From an optimization exercise on the open Yosys and OpenROAD flow, aimed at small area, a short achievable clock period and few clock cycles; shortcuts taken in it are not production practice.
Power is estimated from default activity; no workload was simulated.

==> harbor: inputs <==
==> flow/design.v (excerpt) <==
module CPU (
	input  wire         clk,
	input  wire         rst,
	output wire         imem_req,
	output wire [31:0]  imem_addr,
	input  wire         imem_ack,
	input  wire [127:0] imem_line,
	output wire [31:0]  dmem_addr,
	input  wire [31:0]  dmem_rdata,
	output wire         dmem_we,
	output wire [1:0]   dmem_wsize,
	output wire [31:0]  dmem_wdata,
	output wire         commit,
	output wire [31:0]  commit_pc,
	output wire         commit_wen,
	output wire [4:0]   commit_rd,
	output wire [31:0]  commit_wdata
);
	localparam LN = 3;               
	localparam NL = 1 << LN;
	localparam RB = 12;              
	localparam TW = RB - LN;         
	function [11:0] radd11;          
		input [10:0] x, y;
		input        ci;
		integer k;
		reg c;
		begin
			c = ci;
			for (k = 0; k < 11; k = k + 1) begin
				radd11[k] = x[k] ^ y[k] ^ c;
				c = (x[k] & y[k]) | (x[k] & c) | (y[k] & c);
			end
			radd11[11] = c;
		end
	endfunction
	function [33:0] csub;            
		input [32:0] x, y;
		reg [11:0] l, m0, m1, h0, h1;
		reg [11:0] m, h;
		begin
			l  = radd11(x[10:0],  ~y[10:0],  1'b1);
			m0 = radd11(x[21:11], ~y[21:11], 1'b0);
			m1 = radd11(x[21:11], ~y[21:11], 1'b1);
  ...
==> flow/config.mk <==
export PLATFORM = sky130hd
export DESIGN_NAME = CPU
export DESIGN_NICKNAME = CPU
export VERILOG_FILES = /design/flow/design.v
export SDC_FILE = /design/flow/constraint.sdc
export NUM_CORES = 8
export LEC_CHECK = 0
export CAP_MARGIN = 20
export CORE_MARGIN = 2
export CORE_UTILIZATION = 30
export PLACE_DENSITY = 0.4
export SLEW_MARGIN = 20
==> flow/constraint.sdc <==
create_clock -name core_clock -period 90.0 [get_ports {clk}]
set_input_delay 18.0000 -clock core_clock [delete_from_list [all_inputs] [get_ports {clk}]]
set_output_delay 18.0000 -clock core_clock [all_outputs]
set_load 0.01 [all_outputs]
standard.sh (not shown) runs the stock make flow with config.mk's settings and CLKGATE_MAP_FILE= SYNTH_SCRIPT=/design/flow/synth_recipe.tcl, a recipe that flattens the netlist after the stock synthesis.
==> flow/flow/run.sh <==
#!/bin/bash
# The standard layout with three changes to how it is made (the clock
# and constraints stay as given):
#  - timing repair aims at paths well inside the clock period,
#  - larger clock-tree leaf clusters and no dummy clock loads,
#  - plain buffers on the ports.
export SETUP_SLACK_MARGIN=70.5
export CTS_ARGS="-sink_clustering_enable -repair_clock_nets -dont_use_dummy_load -sink_clustering_size 20 -sink_clustering_max_diameter 120"
export BUFFER_PORTS_ARGS="-buffer_cell sky130_fd_sc_hd__buf_2"
bash standard.sh > standard.log 2>&1
==> cedar (differences from harbor) <==
--- a/flow/design.v
+++ b/flow/design.v
@@ -16,14 +16,28 @@
 	output wire [4:0]   commit_rd,
 	output wire [31:0]  commit_wdata
 );
 	localparam LN = 3;               
 	localparam NL = 1 << LN;
 	localparam RB = 12;              
 	localparam TW = RB - LN;         
+	function [32:0] radd;            
+		input [31:0] x, y;
+		input        ci;
+		integer k;
+		reg c;
+		begin
+			c = ci;
+			for (k = 0; k < 32; k = k + 1) begin
+				radd[k] = x[k] ^ y[k] ^ c;
+				c = (x[k] & y[k]) | (x[k] & c) | (y[k] & c);
+			end
+			radd[32] = c;
+		end
+	endfunction
 	function [11:0] radd11;          
 		input [10:0] x, y;
 		input        ci;
 		integer k;
 		reg c;
 		begin
 			c = ci;
@@ -80,43 +94,62 @@
 	reg  [31:0]  pc_q;
 	reg          pend_q;             
 	reg  [27:0]  paddr_q;            
 	reg  [28:0]  cword [0:4*NL-1];    
 	reg  [TW-1:0] ctag [0:NL-1];
 	reg  [NL-1:0] cval;
 	reg  [27-RB:0] region_q;         
-	reg          po_req;
-	reg  [27:0]  po_addr;
-	assign imem_req  = po_req;
-	assign imem_addr = {po_addr, 4'b0};
+	assign imem_req  = pend_q;
+	assign imem_addr = {paddr_q, 4'b0};
 	wire [27:0]   pcl  = pc_q[31:4];
 	wire [LN-1:0] pidx = pcl[LN-1:0];
 	wire c_hit = cval[pidx] & (ctag[pidx] == pcl[RB-1:LN]) & (region_q == pcl[27:RB]);
 	wire ihit  = c_hit;
 	wire [28:0] cw    = cword[{pidx, pc_q[3:2]}];
 	wire [31:0] instr = {cw[28:4], 7'd0};   
 	wire [3:0]  cls   = cw[3:0];
 	wire [LN-1:0] fidx = paddr_q[LN-1:0];
 	wire fnew = paddr_q[27:RB] != region_q;
 	wire fld  = pend_q & ~(c_hit & (fnew | ((fidx == pidx) & (paddr_q != pcl))));
 	always @(posedge clk) begin
 		if (rst) cval <= {NL{1'b0}};
 		else if (fld) begin
-			if (fnew) cval <= {{(NL-1){1'b0}}, imem_ack} << fidx;
+			if (imem_ack & fnew) cval <= {{(NL-1){1'b0}}, 1'b1} << fidx;
 			else cval[fidx] <= imem_ack;
 		end
-		if (fld & fnew) region_q <= paddr_q[27:RB];
+		if (fld & imem_ack & fnew) region_q <= paddr_q[27:RB];
 		if (fld) begin
 			ctag[fidx] <= paddr_q[RB-1:LN];
 			cword[{fidx, 2'd0}] <= {imem_line[31:7],   opclass(imem_line[6:0])};
 			cword[{fidx, 2'd1}] <= {imem_line[63:39],  opclass(imem_line[38:32])};
 			cword[{fidx, 2'd2}] <= {imem_line[95:71],  opclass(imem_line[70:64])};
 			cword[{fidx, 2'd3}] <= {imem_line[127:103], opclass(imem_line[102:96])};
 		end
 	end
+	wire [31:0] npc;                 
+	wire [27:0] nl  = npc_pf[31:4];
+	wire [27:0] nl1 = nl + 28'd1;
+	wire [27:0] nl2 = nl + 28'd2;
+	wire [LN-1:0] ni0 = nl[LN-1:0];
+	wire [LN-1:0] ni1 = nl1[LN-1:0];
+	wire [LN-1:0] ni2 = nl2[LN-1:0];
+	wire np0 = (cval[ni0] & (ctag[ni0] == nl[RB-1:LN]) & (region_q == nl[27:RB]))
+	           | (pend_q & (paddr_q == nl));
+	wire np1 = (cval[ni1] & (ctag[ni1] == nl1[RB-1:LN]) & (region_q == nl1[27:RB]))
+	          | (pend_q & (paddr_q == nl1));
+	wire np2 = (cval[ni2] & (ctag[ni2] == nl2[RB-1:LN]) & (region_q == nl2[27:RB]))
+	          | (pend_q & (paddr_q == nl2));
+	wire want = ~np0 | ~np1 | ~np2;
+	always @(posedge clk) begin
+		if (rst) pend_q <= 1'b0;
+		else if (~pend_q | imem_ack) begin
+			pend_q <= want;
+			if (want) paddr_q <= ~np0 ? nl : ~np1 ? nl1 : nl2;
+		end
+	end
 	wire [4:0] rd  = instr[11:7];
 	wire [2:0] f3  = instr[14:12];
 	wire [4:0] rs1 = instr[19:15];
 	wire [4:0] rs2 = instr[24:20];
 	wire [6:0] f7  = instr[31:25];
 	wire o_lui   = cls == 4'd1;
 	wire o_auipc = cls == 4'd2;
@@ -135,24 +168,24 @@
 	wire o_mret  = o_sys & (instr[31:7] == 25'h0604000);
 	wire wen_i = (o_jal | o_jalr | o_ld | o_alur | o_alui | o_lui | o_auipc | o_csr) & (rd != 5'd0);
 	wire [31:0] imm_i = {{20{instr[31]}}, instr[31:20]};
 	wire [31:0] imm_s = {{20{instr[31]}}, instr[31:25], instr[11:7]};
 	wire [31:0] imm_b = {{19{instr[31]}}, instr[31], instr[7], instr[30:25], instr[11:8], 1'b0};
 	wire [31:0] imm_u = {instr[31:12], 12'b0};
 	wire [31:0] imm_j = {{11{instr[31]}}, instr[31], instr[19:12], instr[20], instr[30:21], 1'b0};
-	reg         w_v, w_wen, w_ld, w_mul, w_neg;
+	reg         w_v, w_wen, w_ld, w_mul;
 	reg  [4:0]  w_rd;
 	reg  [2:0]  w_f3;
 	reg  [31:0] w_pc, w_val;
 	reg         c_v, c_wen;
 	reg  [31:0] c_pc, c_wd;
 	reg  [4:0]  c_rd;
-	reg         r_wen;
-	reg  [31:0] r_wd;
-	reg  [4:0]  r_rd;
+	wire        r_wen = c_wen;
+	wire [31:0] r_wd  = c_wd;
+	wire [4:0]  r_rd  = c_rd;
 	reg  [31:0] rf [1:31];
 	wire fw1 = w_wen & (w_rd == rs1);
 	wire fw2 = w_wen & (w_rd == rs2);
 	wire fc1 = r_wen & (r_rd == rs1);
 	wire fc2 = r_wen & (r_rd == rs2);
 	reg  [31:0] rf1, rf2;
 	integer ri;
@@ -164,20 +197,20 @@
 			rf2 = rf2 | (rf[ri] & {32{rs2 == ri}});
 		end
 	end
 	wire [31:0] a = (rs1 == 5'd0) ? 32'd0 : fw1 ? w_val : fc1 ? r_wd : rf1;
 	wire [31:0] b = (rs2 == 5'd0) ? 32'd0 : fw2 ? w_val : fc2 ? r_wd : rf2;
 	wire use1 = ~(o_lui | o_auipc | o_jal);
 	wire use2 = o_alur | o_st | o_br;
-	wire lu_stall = ((w_ld | w_mul | w_neg) & ((fw1 & use1) | (fw2 & use2))) | (w_mul & o_mul);
+	wire lu_stall = ((w_ld | w_mul) & ((fw1 & use1) | (fw2 & use2))) | (w_mul & o_mul);
 	reg [31:0] mstatus, mtvec, mepc, mcause;
 	wire [11:0] csr_a = instr[31:20];
 	wire cs_mstatus = csr_a == 12'h300;
-	wire cs_mtvec   = (csr_a == 12'h305) | o_ecall;
-	wire cs_mepc    = (csr_a == 12'h341) | o_mret;
+	wire cs_mtvec   = csr_a == 12'h305;
+	wire cs_mepc    = csr_a == 12'h341;
 	wire cs_mcause  = csr_a == 12'h342;
 	wire [31:0] csr_old = cs_mstatus ? mstatus : cs_mtvec ? mtvec :
 	                      cs_mepc ? mepc : cs_mcause ? mcause : 32'd0;
 	wire [31:0] csr_src = f3[2] ? {27'd0, rs1} : a;
 	wire [31:0] csr_new = (f3[1:0] == 2'b01) ? csr_src :
 	                      (f3[1:0] == 2'b10) ? (csr_old | csr_src) : (csr_old & ~csr_src);
 	wire use_b  = o_alur | o_br;
@@ -288,59 +321,36 @@
 	wire        dv_g1 = dv_s1[33];
 	wire [31:0] dv_r1 = dv_g1 ? dv_s1[31:0] : dv_r;
 	assign mq_a = dv_d;
 	assign mq_p = {dv_q[17:0], dv_r};
 	wire [33:0] dv_s2 = csub({1'b0, dv_r1}, {1'b0, dv_d[32:1]});
 	wire        dv_g2 = dv_s2[33];
 	wire [31:0] dv_r2 = dv_g2 ? dv_s2[31:0] : dv_r1;
-	wire [31:0] dv_x = dv_rem ? dv_r2 : {dv_q[29:0], dv_g1, dv_g2};
+	wire [31:0] dv_x = dv_rem ? dv_r : dv_q;
 	wire dv_neg = dv_sg & (dv_rem ? a[31] : (a[31] ^ b[31]));
+	wire [31:0] dv_res = dv_neg ? rinc(~dv_x) : dv_x;
 	reg [31:0] dm_addr_q, dm_wdata_q;
 	reg        dm_we_q;
 	reg [1:0]  dm_wsize_q;
 	wire go      = ihit & ~lu_stall;  
-	wire dv_done = ((dv_st == 2'd1) & (dv_n == 5'd0)) | ((dv_st == 2'd0) & dv_triv);
+	wire dv_done = (dv_st == 2'd2) | ((dv_st == 2'd0) & dv_triv);
 	wire fin     = go & (o_div ? dv_done : 1'b1);
 	wire taken = o_br & ((f3 == 3'd0) ? eq : (f3 == 3'd1) ? ~eq :
 	                     (f3 == 3'd4) ? lt : (f3 == 3'd5) ? ~lt :
 	                     (f3 == 3'd6) ? ltu : (f3 == 3'd7) ? ~ltu : 1'b0);
 	wire [31:0] pc4   = {rinc({2'b00, pc_q[31:2]}), pc_q[1:0]};
 	wire [31:0] pcimm = pc_q + (o_jal ? imm_j : o_br ? imm_b : imm_u);
-	wire [31:0] npc;                 
 	wire [31:0] nxt   = (o_jal | taken) ? pcimm : o_jalr ? sum :
-	                    (o_ecall | o_mret) ? csr_old : pc4;
+	                    o_ecall ? mtvec : o_mret ? mepc : pc4;
 	assign npc = fin ? nxt : pc_q;
 	wire [31:0] npc_pf = (ihit & ~o_md) ? nxt : pc_q;
-	wire [27:0] nl  = npc_pf[31:4];
-	wire [27:0] nl1 = nl + 28'd1;
-	wire [27:0] nl2 = nl + 28'd2;
-	wire [LN-1:0] ni0 = nl[LN-1:0];
-	wire [LN-1:0] ni1 = nl1[LN-1:0];
-	wire [LN-1:0] ni2 = nl2[LN-1:0];
-	wire nrg = region_q == nl[27:RB];
-	wire np0 = (cval[ni0] & (ctag[ni0] == nl[RB-1:LN]) & nrg)
-	           | (pend_q & (paddr_q == nl));
-	wire np1 = (cval[ni1] & (ctag[ni1] == nl1[RB-1:LN]) & nrg & ~(&nl[RB-1:0]))
-	          | (pend_q & (paddr_q == nl1));
-	wire np2 = (cval[ni2] & (ctag[ni2] == nl2[RB-1:LN]) & nrg & ~(&nl[RB-1:1]))
-	          | (pend_q & (paddr_q == nl2));
-	wire want = ~np0 | ~np1 | ~np2;
-	always @(posedge clk) begin
-		if (rst) pend_q <= 1'b0;
-		else if (~pend_q | imem_ack) begin
-			pend_q <= want;
-			if (want) paddr_q <= ~np0 ? nl : ~np1 ? nl1 : nl2;
-		end
-		po_req <= ~rst & (want | (pend_q & ~imem_ack));
-		if (~pend_q | imem_ack) po_addr <= ~np0 ? nl : ~np1 ? nl1 : nl2;
-	end
 	wire [31:0] res = o_lui ? imm_u : o_auipc ? pcimm : (o_jal | o_jalr) ? pc4 :
-	                  o_sys ? csr_old : o_div ? ((dv_st == 2'd1) ? dv_x : dv_tres) :
+	                  o_sys ? csr_old : o_div ? ((dv_st == 2'd2) ? dv_res : dv_tres) :
 	                  alu_res;
-	wire [31:0] w_o  = w_mul ? mul_res : w_neg ? rinc(~w_val) : w_val;
+	wire [31:0] w_o  = w_mul ? mul_res : w_val;
 	wire s_lo  = w_ld & (w_f3 != 3'd7);
 	wire s_mid = w_ld & ((w_f3 == 3'd1) | (w_f3 == 3'd2) | (w_f3 == 3'd3) | (w_f3 == 3'd5) | (w_f3 == 3'd6));
 	wire s_hi  = w_ld & (w_f3 == 3'd2);
 	wire s_b   = w_ld & (w_f3 == 3'd0);
 	wire s_h   = w_ld & (w_f3 == 3'd1);
 	wire [31:0] rd_ = dmem_rdata;
 	wire [31:0] w_d;
@@ -353,21 +363,19 @@
 	end
 	always @(posedge clk) begin
 		if (rst) begin
 			w_v   <= 1'b0;
 			w_wen <= 1'b0;
 			w_ld  <= 1'b0;
 			w_mul <= 1'b0;
-			w_neg <= 1'b0;
 		end else begin
 			w_v   <= fin;
 			w_wen <= fin & wen_i;
 			w_ld  <= fin & o_ld;
 			w_mul <= fin & o_mul;
-			w_neg <= fin & o_div & (dv_st == 2'd1) & dv_neg;
 		end
 		w_rd  <= rd;
 		w_f3  <= f3;
 		w_pc  <= pc_q;
 		w_val <= res;
 	end
 	always @(posedge clk) begin
@@ -388,15 +396,17 @@
 				if (cs_mtvec)   mtvec   <= csr_new;
 				if (cs_mepc)    mepc    <= csr_new;
 				if (cs_mcause)  mcause  <= csr_new;
 			end
 			if (go & o_div) begin
 				if (dv_st == 2'd0) begin
 					if (~dv_triv) dv_st <= 2'd1;
-				end else if (dv_n == 5'd0) dv_st <= 2'd0;
+				end else if (dv_st == 2'd1) begin
+					if (dv_n == 5'd0) dv_st <= 2'd2;
+				end else dv_st <= 2'd0;
 			end
 		end
 		dm_addr_q  <= sum;
 		dm_wdata_q <= b;
 		dm_wsize_q <= (f3[1:0] == 2'd0) ? 2'd0 : (f3[1:0] == 2'd1) ? 2'd1 : 2'd2;
 		if (dv_st == 2'd0) begin
 			if (o_div) begin
@@ -420,23 +430,17 @@
 	assign dmem_we    = dm_we_q;
 	assign dmem_wsize = dm_wsize_q;
 	assign dmem_wdata = dm_wdata_q;
 	always @(posedge clk) begin
 		if (rst) begin
 			c_v   <= 1'b0;
 			c_wen <= 1'b0;
-			r_wen <= 1'b0;
 		end else begin
 			c_v   <= w_v;
 			c_wen <= w_wen;
-			r_wen <= w_wen & (w_rd != 5'd0);
-		end
-		if (w_wen) begin
-			r_rd <= w_rd;
-			r_wd <= w_d;
 		end
 		c_pc <= w_pc;
 		c_rd <= w_rd;
 		c_wd <= w_d;
 	end
 	assign commit       = c_v;
 	assign commit_pc    = c_pc;
==> flow/flow/run.sh (replaced) <==
#!/bin/bash
# The standard layout with three changes to how it is made (the clock
# and constraints stay as given):
#  - timing repair aims at paths well inside the clock period,
#  - smaller clock buffers at the leaves and no dummy clock loads,
#  - plain buffers on the ports.
export SETUP_SLACK_MARGIN=71
export CTS_ARGS="-sink_clustering_enable -repair_clock_nets -dont_use_dummy_load -root_buf sky130_fd_sc_hd__clkbuf_16 -buf_list {sky130_fd_sc_hd__clkbuf_8}"
export BUFFER_PORTS_ARGS="-buffer_cell sky130_fd_sc_hd__buf_2"
bash standard.sh > standard.log 2>&1
==> run summary <==
	harbor	cedar
Clock buffers and inverters, area share	2.48%	3.89%
Final critical-path setup slack	70390 ps	70200 ps
Signal arrival time at the worst endpoint	1610 ps	1800 ps
Resized cells post-CTS	70	410
Outcome	no timing/DRC/antenna violations	no timing/DRC/antenna violations
Fraction of final layout cells with drive strength greater than 1	13.6%	16.8%
Area share of and/or/nand/nor cells after synthesis	12.1%	11.1%
Met2 layer wire length in the routed design	357000 um	350000 um
Share of the yosys chip area belonging to registers	49.1%	48.5%
Critical path fanouts, max	1	2
Total net switching power	2.20 mW	2.19 mW
Cell area after placement	163000 sq um	160000 sq um
Shortest clock period the worst path allows after layout	19610 ps	19800 ps
No run of this note included a check of the RTL's function; only the layout flow was run.

what the ideal ports hide:
Ports are ideal in the flow. The routed layouts listed here were re-timed in OpenROAD. Step 1: set_driving_cell puts a clkbuf_16 on clk and a buf_2 on each other input, an assumption about the parent block. Step 2 times the ports against the registers' clock, not the clock port: input delays grow and output delays shrink by t, the midpoint of the rising clock arrivals with the driver on. Three values: ideal, step 1, step 2; two values: the first two.
run | t, ns | slack for setup (ns) | worst hold slack (ns) | worst setup path after step 2 | worst register clock-pin slew, ns
harbor | 1.028 | 70.385 / 70.261 / 69.697 | 0.329 / 0.329 / 0.329 | input to register | 0.10 / 0.10
cedar | 1.187 | 70.200 / 70.069 / 70.038 | 0.303 / 0.303 / 0.303 | input to register | 0.07 / 0.07
After both steps setup and hold are still met in every run listed. For harbor, which loses most, drivers alone change the setup slack by -0.124 ns; drivers and shift together by -0.688 ns.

==================================================

- Task statement:
In the data above, start at the line that has "[31:0] rf [1:31];", stop after the line that has "w_mul | w_neg)", and print every line in between exactly as it stands.

- Written answer:
 	reg  [31:0] rf [1:31];
 	wire fw1 = w_wen & (w_rd == rs1);
 	wire fw2 = w_wen & (w_rd == rs2);
 	wire fc1 = r_wen & (r_rd == rs1);
 	wire fc2 = r_wen & (r_rd == rs2);
 	reg  [31:0] rf1, rf2;
 	integer ri;
@@ -164,20 +197,20 @@
 			rf2 = rf2 | (rf[ri] & {32{rs2 == ri}});
 		end
 	end
 	wire [31:0] a = (rs1 == 5'd0) ? 32'd0 : fw1 ? w_val : fc1 ? r_wd : rf1;
 	wire [31:0] b = (rs2 == 5'd0) ? 32'd0 : fw2 ? w_val : fc2 ? r_wd : rf2;
 	wire use1 = ~(o_lui | o_auipc | o_jal);
 	wire use2 = o_alur | o_st | o_br;
-	wire lu_stall = ((w_ld | w_mul | w_neg) & ((fw1 & use1) | (fw2 & use2))) | (w_mul & o_mul);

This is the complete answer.